◆ The problem ◆
Every line below that has the string "with" needs to be copied.

◆ Data shown ◆
<file path="src/mycpu_defines.svh">
`ifndef MYCPU_DEFINES_SVH
`define MYCPU_DEFINES_SVH

`define MYCPU_XLEN      32
`define MYCPU_REG_AW    5
`define MYCPU_SHAMT_W   5
`define MYCPU_WEN_W     4

// primary opcodes
`define MYCPU_OP_SPECIAL 6'h00
`define MYCPU_OP_ADDIU   6'h09
`define MYCPU_OP_SLTI    6'h0a
`define MYCPU_OP_SLTIU   6'h0b
`define MYCPU_OP_ANDI    6'h0c
`define MYCPU_OP_ORI     6'h0d
`define MYCPU_OP_XORI    6'h0e
`define MYCPU_OP_LUI     6'h0f

// funct field under SPECIAL
`define MYCPU_FN_SLL     6'h00
`define MYCPU_FN_SRL     6'h02
`define MYCPU_FN_SRA     6'h03
`define MYCPU_FN_ADDU    6'h21
`define MYCPU_FN_SUBU    6'h23
`define MYCPU_FN_AND     6'h24
`define MYCPU_FN_OR      6'h25
`define MYCPU_FN_XOR     6'h26
`define MYCPU_FN_NOR     6'h27
`define MYCPU_FN_SLT     6'h2a
`define MYCPU_FN_SLTU    6'h2b

`endif

</file>
<file path="src/mycpu_pkg.sv">
`include "mycpu_defines.svh"

package mycpu_pkg;

  typedef struct packed {
    logic [5:0]                op;
    logic [`MYCPU_REG_AW-1:0]  rs;
    logic [`MYCPU_REG_AW-1:0]  rt;
    logic [`MYCPU_REG_AW-1:0]  rd;
    logic [`MYCPU_SHAMT_W-1:0] shamt;
    logic [5:0]                funct;
  } r_type_t;

  typedef struct packed {
    logic [5:0]               op;
    logic [`MYCPU_REG_AW-1:0] rs;
    logic [`MYCPU_REG_AW-1:0] rt;
    logic [15:0]              imm;
  } i_type_t;

  // same word, two field layouts
  typedef union packed {
    r_type_t r;
    i_type_t i;
  } instr_u;

  typedef enum logic [3:0] {
    alu_add,
    alu_sub,
    alu_and,
    alu_or,
    alu_xor,
    alu_nor,
    alu_slt,
    alu_sltu,
    alu_sll,
    alu_srl,
    alu_sra
  } alu_op_e;

  typedef struct packed {
    logic [`MYCPU_XLEN-1:0] pc;
    instr_u                 instr;
  } fetch_t;

  typedef struct packed {
    logic [`MYCPU_XLEN-1:0]   pc;
    alu_op_e                  alu_op;
    logic [`MYCPU_XLEN-1:0]   src_a;
    logic [`MYCPU_XLEN-1:0]   src_b;
    logic [`MYCPU_REG_AW-1:0] dest;
    logic                     wr;
  } exec_t;

  typedef struct packed {
    logic [`MYCPU_XLEN-1:0]   pc;
    logic [`MYCPU_WEN_W-1:0]  rf_wen;
    logic [`MYCPU_REG_AW-1:0] rf_wnum;
    logic [`MYCPU_XLEN-1:0]   rf_wdata;
  } retire_t;

  typedef struct packed {
    logic                     valid;
    logic [`MYCPU_REG_AW-1:0] num;
    logic [`MYCPU_XLEN-1:0]   data;
  } fwd_t;

endpackage

</file>
<file path="src/decode_stage.sv">
`include "mycpu_defines.svh"

module decode_stage (
  input  logic                     aclk,
  input  logic                     rst_n,
  input  logic                     in_valid,
  input  mycpu_pkg::fetch_t        in_item,
  output logic                     allowin,
  output logic                     out_valid,
  output mycpu_pkg::exec_t         out_item,
  input  logic                     out_allowin,
  output logic [`MYCPU_REG_AW-1:0] rs_num,
  output logic [`MYCPU_REG_AW-1:0] rt_num,
  input  logic [`MYCPU_XLEN-1:0]   rs_data,
  input  logic [`MYCPU_XLEN-1:0]   rt_data,
  input  mycpu_pkg::fwd_t          ex_fwd,
  input  mycpu_pkg::fwd_t          rs_fwd
);

  logic                   valid;
  mycpu_pkg::fetch_t      item_q;
  mycpu_pkg::instr_u      w;
  logic [`MYCPU_XLEN-1:0] rs_val;
  logic [`MYCPU_XLEN-1:0] rt_val;
  logic [`MYCPU_XLEN-1:0] imm_sx;
  logic [`MYCPU_XLEN-1:0] imm_zx;
  logic [`MYCPU_XLEN-1:0] imm_up;
  logic [`MYCPU_XLEN-1:0] shamt_zx;

  // execute first, then result, then register file
  function automatic logic [`MYCPU_XLEN-1:0] pick(
    input logic [`MYCPU_REG_AW-1:0] num,
    input logic [`MYCPU_XLEN-1:0]   rf_val
  );
    if (ex_fwd.valid && ex_fwd.num == num) return ex_fwd.data;
    if (rs_fwd.valid && rs_fwd.num == num) return rs_fwd.data;
    return rf_val;
  endfunction

  assign allowin   = !valid || out_allowin;
  assign out_valid = valid;

  always_ff @(posedge aclk) begin
    if (!rst_n) begin
      valid <= 1'b0;
    end else if (allowin) begin
      valid <= in_valid;
    end
  end

  always_ff @(posedge aclk) begin
    if (in_valid && allowin) begin
      item_q <= in_item;
    end
  end

  assign w      = item_q.instr;
  assign rs_num = w.r.rs;
  assign rt_num = w.r.rt;

  always_comb begin
    rs_val = pick(w.r.rs, rs_data);
    rt_val = pick(w.r.rt, rt_data);
  end

  assign imm_sx   = {{(`MYCPU_XLEN-16){w.i.imm[15]}}, w.i.imm};
  assign imm_zx   = {{(`MYCPU_XLEN-16){1'b0}}, w.i.imm};
  assign imm_up   = {w.i.imm, 16'h0000};
  assign shamt_zx = {{(`MYCPU_XLEN-`MYCPU_SHAMT_W){1'b0}}, w.r.shamt};

  always_comb begin
    out_item.pc     = item_q.pc;
    out_item.alu_op = mycpu_pkg::alu_add;
    out_item.src_a  = rs_val;
    out_item.src_b  = rt_val;
    out_item.dest   = w.r.rd;
    out_item.wr     = 1'b1;
    if (w.r.op == `MYCPU_OP_SPECIAL) begin
      // shifts take the amount on a, the value on b
      case (w.r.funct)
        `MYCPU_FN_ADDU: out_item.alu_op = mycpu_pkg::alu_add;
        `MYCPU_FN_SUBU: out_item.alu_op = mycpu_pkg::alu_sub;
        `MYCPU_FN_AND:  out_item.alu_op = mycpu_pkg::alu_and;
        `MYCPU_FN_OR:   out_item.alu_op = mycpu_pkg::alu_or;
        `MYCPU_FN_XOR:  out_item.alu_op = mycpu_pkg::alu_xor;
        `MYCPU_FN_NOR:  out_item.alu_op = mycpu_pkg::alu_nor;
        `MYCPU_FN_SLT:  out_item.alu_op = mycpu_pkg::alu_slt;
        `MYCPU_FN_SLTU: out_item.alu_op = mycpu_pkg::alu_sltu;
        `MYCPU_FN_SLL: begin
          out_item.alu_op = mycpu_pkg::alu_sll;
          out_item.src_a  = shamt_zx;
        end
        `MYCPU_FN_SRL: begin
          out_item.alu_op = mycpu_pkg::alu_srl;
          out_item.src_a  = shamt_zx;
        end
        `MYCPU_FN_SRA: begin
          out_item.alu_op = mycpu_pkg::alu_sra;
          out_item.src_a  = shamt_zx;
        end
        default: out_item.wr = 1'b0;
      endcase
    end else begin
      out_item.dest  = w.i.rt;
      out_item.src_b = imm_sx;
      case (w.i.op)
        `MYCPU_OP_ADDIU: out_item.alu_op = mycpu_pkg::alu_add;
        `MYCPU_OP_SLTI:  out_item.alu_op = mycpu_pkg::alu_slt;
        `MYCPU_OP_SLTIU: out_item.alu_op = mycpu_pkg::alu_sltu;
        `MYCPU_OP_ANDI: begin
          out_item.alu_op = mycpu_pkg::alu_and;
          out_item.src_b  = imm_zx;
        end
        `MYCPU_OP_ORI: begin
          out_item.alu_op = mycpu_pkg::alu_or;
          out_item.src_b  = imm_zx;
        end
        `MYCPU_OP_XORI: begin
          out_item.alu_op = mycpu_pkg::alu_xor;
          out_item.src_b  = imm_zx;
        end
        `MYCPU_OP_LUI: begin
          // lui is 0 | (imm << 16)
          out_item.alu_op = mycpu_pkg::alu_or;
          out_item.src_a  = '0;
          out_item.src_b  = imm_up;
        end
        default: out_item.wr = 1'b0;
      endcase
    end
  end

endmodule

</file>
<file path="src/execute_stage.sv">
`include "mycpu_defines.svh"

module execute_stage (
  input  logic                aclk,
  input  logic                rst_n,
  input  logic                in_valid,
  input  mycpu_pkg::exec_t    in_item,
  output logic                allowin,
  output logic                out_valid,
  output mycpu_pkg::retire_t  out_item,
  input  logic                out_allowin,
  output mycpu_pkg::fwd_t     fwd
);

  logic                      valid;
  mycpu_pkg::exec_t          ex_q;
  logic [`MYCPU_XLEN-1:0]    res;
  logic [`MYCPU_SHAMT_W-1:0] sa;
  logic                      writes;

  assign allowin   = !valid || out_allowin;
  assign out_valid = valid;

  always_ff @(posedge aclk) begin
    if (!rst_n) begin
      valid <= 1'b0;
    end else if (allowin) begin
      valid <= in_valid;
    end
  end

  always_ff @(posedge aclk) begin
    if (in_valid && allowin) begin
      ex_q <= in_item;
    end
  end

  assign sa = ex_q.src_a[`MYCPU_SHAMT_W-1:0];

  always_comb begin
    case (ex_q.alu_op)
      mycpu_pkg::alu_add:  res = ex_q.src_a + ex_q.src_b;
      mycpu_pkg::alu_sub:  res = ex_q.src_a - ex_q.src_b;
      mycpu_pkg::alu_and:  res = ex_q.src_a & ex_q.src_b;
      mycpu_pkg::alu_or:   res = ex_q.src_a | ex_q.src_b;
      mycpu_pkg::alu_xor:  res = ex_q.src_a ^ ex_q.src_b;
      mycpu_pkg::alu_nor:  res = ~(ex_q.src_a | ex_q.src_b);
      mycpu_pkg::alu_slt:
        res = {{(`MYCPU_XLEN-1){1'b0}}, $signed(ex_q.src_a) < $signed(ex_q.src_b)};
      mycpu_pkg::alu_sltu:
        res = {{(`MYCPU_XLEN-1){1'b0}}, ex_q.src_a < ex_q.src_b};
      mycpu_pkg::alu_sll:  res = ex_q.src_b << sa;
      mycpu_pkg::alu_srl:  res = ex_q.src_b >> sa;
      mycpu_pkg::alu_sra:  res = $signed(ex_q.src_b) >>> sa;
      default:             res = '0;
    endcase
  end

  // writes to r0 are dropped here
  assign writes = ex_q.wr && ex_q.dest != '0;

  always_comb begin
    out_item.pc       = ex_q.pc;
    out_item.rf_wen   = writes ? '1 : '0;
    out_item.rf_wnum  = ex_q.dest;
    out_item.rf_wdata = res;
  end

  assign fwd.valid = valid && writes;
  assign fwd.num   = ex_q.dest;
  assign fwd.data  = res;

endmodule

</file>
<file path="src/mycpu_top.sv">
module mycpu_top (
  input  logic               aclk,
  input  logic               rst_n,
  input  logic               inst_valid,
  input  mycpu_pkg::fetch_t  inst,
  output logic               inst_allowin,
  output logic               retire_valid,
  output mycpu_pkg::retire_t retire,
  input  logic               retire_ready
);

  mycpu_pkg::exec_t   de_item;
  mycpu_pkg::retire_t ex_item;
  mycpu_pkg::fwd_t    ex_fwd;
  mycpu_pkg::fwd_t    rs_fwd;
  logic               de_valid;
  logic               ex_valid;
  logic               ex_allowin;
  logic               rs_allowin;
  logic               rf_wr_en;
  logic [4:0]         rs_num;
  logic [4:0]         rt_num;
  logic [31:0]        rs_data;
  logic [31:0]        rt_data;

  decode_stage u_decode (
    .aclk        (aclk),
    .rst_n       (rst_n),
    .in_valid    (inst_valid),
    .in_item     (inst),
    .allowin     (inst_allowin),
    .out_valid   (de_valid),
    .out_item    (de_item),
    .out_allowin (ex_allowin),
    .rs_num      (rs_num),
    .rt_num      (rt_num),
    .rs_data     (rs_data),
    .rt_data     (rt_data),
    .ex_fwd      (ex_fwd),
    .rs_fwd      (rs_fwd)
  );

  execute_stage u_execute (
    .aclk        (aclk),
    .rst_n       (rst_n),
    .in_valid    (de_valid),
    .in_item     (de_item),
    .allowin     (ex_allowin),
    .out_valid   (ex_valid),
    .out_item    (ex_item),
    .out_allowin (rs_allowin),
    .fwd         (ex_fwd)
  );

  result_stage u_result (
    .aclk         (aclk),
    .rst_n        (rst_n),
    .in_valid     (ex_valid),
    .in_item      (ex_item),
    .allowin      (rs_allowin),
    .retire_valid (retire_valid),
    .retire       (retire),
    .retire_ready (retire_ready),
    .fwd          (rs_fwd),
    .wr_en        (rf_wr_en)
  );

  // commits at the retire transfer
  reg_file u_reg_file (
    .aclk    (aclk),
    .wr_en   (rf_wr_en),
    .wr_num  (retire.rf_wnum),
    .wr_data (retire.rf_wdata),
    .rs_num  (rs_num),
    .rt_num  (rt_num),
    .rs_data (rs_data),
    .rt_data (rt_data)
  );

endmodule

</file>
<file path="src/reg_file.sv">
`include "mycpu_defines.svh"

module reg_file (
  input  logic                     aclk,
  input  logic                     wr_en,
  input  logic [`MYCPU_REG_AW-1:0] wr_num,
  input  logic [`MYCPU_XLEN-1:0]   wr_data,
  input  logic [`MYCPU_REG_AW-1:0] rs_num,
  input  logic [`MYCPU_REG_AW-1:0] rt_num,
  output logic [`MYCPU_XLEN-1:0]   rs_data,
  output logic [`MYCPU_XLEN-1:0]   rt_data
);

  // r0 has no storage
  logic [`MYCPU_XLEN-1:0] regs [1:(1 << `MYCPU_REG_AW)-1];

  function automatic logic [`MYCPU_XLEN-1:0] read_port(
    input logic [`MYCPU_REG_AW-1:0] num
  );
    if (num == '0) return '0;
    // write in flight wins over the stored value
    if (wr_en && wr_num == num) return wr_data;
    return regs[num];
  endfunction

  always_ff @(posedge aclk) begin
    if (wr_en && wr_num != '0) begin
      regs[wr_num] <= wr_data;
    end
  end

  always_comb begin
    rs_data = read_port(rs_num);
    rt_data = read_port(rt_num);
  end

endmodule

</file>
<file path="src/result_stage.sv">
module result_stage (
  input  logic                aclk,
  input  logic                rst_n,
  input  logic                in_valid,
  input  mycpu_pkg::retire_t  in_item,
  output logic                allowin,
  output logic                retire_valid,
  output mycpu_pkg::retire_t  retire,
  input  logic                retire_ready,
  output mycpu_pkg::fwd_t     fwd,
  output logic                wr_en
);

  logic valid;

  // holds the item unchanged until the retire port takes it
  assign allowin      = !valid || retire_ready;
  assign retire_valid = valid;

  always_ff @(posedge aclk) begin
    if (!rst_n) begin
      valid <= 1'b0;
    end else if (allowin) begin
      valid <= in_valid;
    end
  end

  always_ff @(posedge aclk) begin
    if (in_valid && allowin) begin
      retire <= in_item;
    end
  end

  assign wr_en = valid && retire_ready && (|retire.rf_wen);

  assign fwd.valid = valid && (|retire.rf_wen);
  assign fwd.num   = retire.rf_wnum;
  assign fwd.data  = retire.rf_wdata;

endmodule

</file>
<file path="config.mk">
export PLATFORM = sky130hd
export DESIGN_NAME = mycpu_top
export DESIGN_NICKNAME = d
export VERILOG_FILES = /design/src/mycpu_pkg.sv /design/src/decode_stage.sv /design/src/execute_stage.sv /design/src/mycpu_top.sv /design/src/reg_file.sv /design/src/result_stage.sv
export VERILOG_INCLUDE_DIRS = /design/src /design/src/src
export SDC_FILE = /design/constraint.sdc
export NUM_CORES = 2
export LEC_CHECK = 0
export ABC_CLOCK_PERIOD_IN_PS = 14100
export BUFFER_PORTS_ARGS = -buffer_cell sky130_fd_sc_hd__buf_2
export CORE_MARGIN = 10
export CORE_UTILIZATION = 55
export CTS_CLUSTER_SIZE = 10
export DETAILED_ROUTE_END_ITERATION = 16
export GPL_TIMING_DRIVEN = 0
export HOLD_SLACK_MARGIN = 0.15
export MAX_ROUTING_LAYER = met4
export PLACE_DENSITY = 0.71
export SLEW_MARGIN = 20
export SYNTH_ARGS = -nofsm -noshare
export SYNTH_HDL_FRONTEND = slang
export SYNTH_SLANG_ARGS = --single-unit
export TNS_END_PERCENT = 5
</file>
<file path="constraint.sdc">
create_clock -name aclk -period 14.1 [get_ports aclk]
set_input_delay 2.115 -clock aclk [delete_from_list [all_inputs] [get_ports aclk]]
set_output_delay 2.115 -clock aclk [all_outputs]
set_load 0.05 [all_outputs]
</file>
==> impl_metrics.csv <==
group,metric,value,unit
die,initial_core_util,55.6,%
die,die_w,364,um
cts,cts_resized,0,
drt,drc_errors,0,
place,place_area,69700,um2
sta,hold_viol_final,0,
worst_setup_path,worstSetupPathType,"reg2reg",
drt,ant_nets,0,
worst_setup_path,crit_path_end_kind,"flip-flop",
drt,first_pass_iters,6,
place,place_hpwl,185000,um
sta,relSlewSlack,10.1,%
cts,clk_pin_slew,50,ps
place,portBuffers,142,
die,die_h,364,um
logic_synthesis,syn_avg_cell_area,16.0,um2
power_and_ir_drop,irDropWorstVdd,0.000132,V
cts,cts_sinks,1245,
cells_and_area,multi_input_area,26200,um2
flow_run,cap_violations,0,
drt,vias_per_cell,7.66,
cts,clockBufferDepth,3,
worst_setup_path,startpoint_type,"flip-flop",
place,globalplace.congestion,1.06,
drt,drtIter0Drc,7844,
logic_synthesis,synth_edf_count,1232,
logic_synthesis,synth_top_area_share,57.0,%
logic_synthesis,ys_async_sr_fraction,0,%
worst_setup_path,path_cells,"buf_2, clkinv_1, clkbuf_1, clkbuf_1, clkbuf_1, ha_1, buf_2, nand3_1, a2111oi_0, o21ai_1, a211oi_2, o21ai_0, o211a_1, o22ai_1, nor2_1, nor3_1",
sta,period_minus_slack,7910,ps
global_routing,grt_pass1_wl,355000,um
power_and_ir_drop,leakagePower,24.8,nW
worst_setup_path,critPathArrivalTime,8360,ps
logic_synthesis,postSynthCellCount,4063,
die,die_area,132000,um2
worst_setup_path,r2r_setup_slack,6190,ps
sta,fin_ws,6190,ps
global_routing,track_usage,40.0,%
cts,postCtsSetupBuffers,0,
sta,tns,0,ps
cells_and_area,instances_no_fill,6035,
global_routing,grt_pass1_vias,45200,
drt,route.final.wire_length,259000,um
logic_synthesis,ys_warn_count,0,
cts,cts_inserted_buffers,144,
logic_synthesis,synth_seq_area_share,57.4,%
cts,clk_latency,790,ps
cts,cts_tree,"yes",
cells_and_area,syn2layout_area_growth,14.2,%
global_routing,antenna_found_initial,11,
logic_synthesis,ys.flop_type,"edfxtp_1",
cells_and_area,nFillCells,8104,
worst_setup_path,crit_top_cell,"clkbuf_1",
worst_setup_path,reg2reg_from,"u_execute.ex_q[41]",
cells_and_area,drive_gt1_share,28.3,%
die,num_rows,125,
sta,fmax,127,MHz
worst_setup_path,critical_path.max_stage_delay,990,ps
place,dpl.cell_count,5812,
logic_synthesis,synth_area,64900,um2
logic_synthesis,ys_types,93,
sta,slew_violations,0,
worst_setup_path,cp_top_family,"compound AO/OA/AOI/OAI gates",
worst_hold_path,hold_start,"u_execute.out_item[64]",
power_and_ir_drop,pwr_density_cell,124,nW/um2
cts,root_buffer,"clkbuf_16",
cells_and_area,register_area,37300,um2
sta,finClkSkew,38.0,ps
worst_hold_path,hold_class,"reg2reg",
place,post-place-ws,6720,ps
logic_synthesis,synth.most_common_cell,"edfxtp_1",
cells_and_area,finish.instance_area,74100,um2
worst_setup_path,cp_slowest_cell,"o22ai_1",
logic_synthesis,synth_seq_cells,1245,
logic_synthesis,yosys-top-cells-count,"edfxtp_1, mux4_2, nor2_1",
sta,setup_viol,0,
status,outcome,"completed",
sta,grt_setup_unrepaired,"false",
worst_setup_path,critPathMaxFanout,10,
worst_setup_path,required,14560,ps
cells_and_area,layout.nets,4623,
worst_setup_path,critPathBufInv,6,
global_routing,grt_overflow,0,
die,core,117000,um2
logic_synthesis,synthTopCellsByArea,"edfxtp_1, mux4_2, mux2i_1",
logic_synthesis,synth_top_area_cell,"edfxtp_1",
die,io-pin-count,143,
cts,cts_hold_buf,0,
worst_setup_path,startpoint,"u_execute.ex_q[41]",
cts,h-tree-depth,4,
logic_synthesis,syn_nets,4229,
drt,vias,46300,
sta,worst_pin_slew,1350,ps
drt,wire_per_inst,43.0,um
global_routing,grt_max_degree,47,
sta,finalCritPeriodShare,56.1,%
==> through the flow <==
step                      utilization (%)  hold slack [ps]  power (mW)
final                                63.5              413        9.21
after global routing                 63.5              419        9.38
after CTS                            63.2              412        9.12
after detailed placement             59.7              405        5.85
after global placement               57.9              400        5.84
after floorplan                         -              400        5.21
==> layout by cell type (no fill, tap or decap), drive strengths merged, types with 16 or more instances in the layout <==
cell       n
clkbuf   350
inv      122
a211oi    69
clkinv    17
o221ai    19
nand2b    16
edfxtp  1232
mux4     630
buf      374
nor2b     27
a22oi     18
nor3      40
o211ai    30
a21o      20
nand2    190
nand3     39
a221oi    19
o21ai    133
mux2i    188
a21oi    212
nand4     17
nor2     268
mux2      28
ha        96
xnor2     20
a31oi     34
==> worst reg2reg max path: cells and delay by family (launching register included) <==
family / cells / cell delay [ps]
and+or+nand+nor: 3 / 880
buffers and inverters: 6 / 2330
DFF: 1 / 470
AOI/OAI and AO/OA: 6 / 3520
adders and majority gates: 1 / 400
==> registers in the layout, indices dropped and copies added, names as in the netlist, named ones only <==
name and count:
u_decode.out_item 32, u_decode.out_valid 1, u_decode.w 32, u_execute.ex_q 69
u_execute.fwd 5, u_execute.out_item 32, u_execute.out_valid 1, u_reg_file.regs 992
u_result.fwd 37, u_result.retire 33, u_result.retire_valid 1
==> worst paths after layout <==
path / endpoint / cells after the start
max reg2reg: u_execute.ex_q[58] / 16
min reg2reg: u_result.retire[64] / 0
min: u_result.retire[64] / 0
max: u_execute.ex_q[58] / 16
==> power breakdown <==
| group | internal [mW] | switching [mW] |
|---|---|---|
| sequential | 4.12 | 0.0872 |
| clock | 1.86 | 1.49 |
| combinational | 0.606 | 1.05 |
==> cells by family after synthesis <==
logic type,share of synthesized area [%]
xor+xnor,0.337
mux,25.3
buf+inv,2.71
flops,57.4
fa+ha+maj,1.91
simple gates,4.88
compound gates,7.51
==> layer usage <==
layer / up-vias / GRT usage (%) / part of all wire (%)
met1: 23100 / 45.4 / 31
met4: 0 / 30.9 / 10
met5: - / - / 0
li1: 17500 / - / -
met2: 4392 / 59.8 / 45
met3: 1196 / 11.6 / 14
==> layout make-up <==
class / instances / share of cell area, %
Sequential cell: 1245 / 50.3
Multi-Input combinational cell: 2390 / 35.4
Inverter: 119 / 0.606
Timing Repair Buffer: 248 / 3.79
Clock inverter: 20 / 0.485
Antenna cell: 13 / 0.0439
Buffer: 309 / 1.87
Clock buffer: 167 / 4.98
Tap cell: 1524 / 2.57
Note: power is estimated with default switching activity, not from simulation.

◆ Answer space ◆
==> layout by cell type (no fill, tap or decap), drive strengths merged, types with 16 or more instances in the layout <==
Note: power is estimated with default switching activity, not from simulation.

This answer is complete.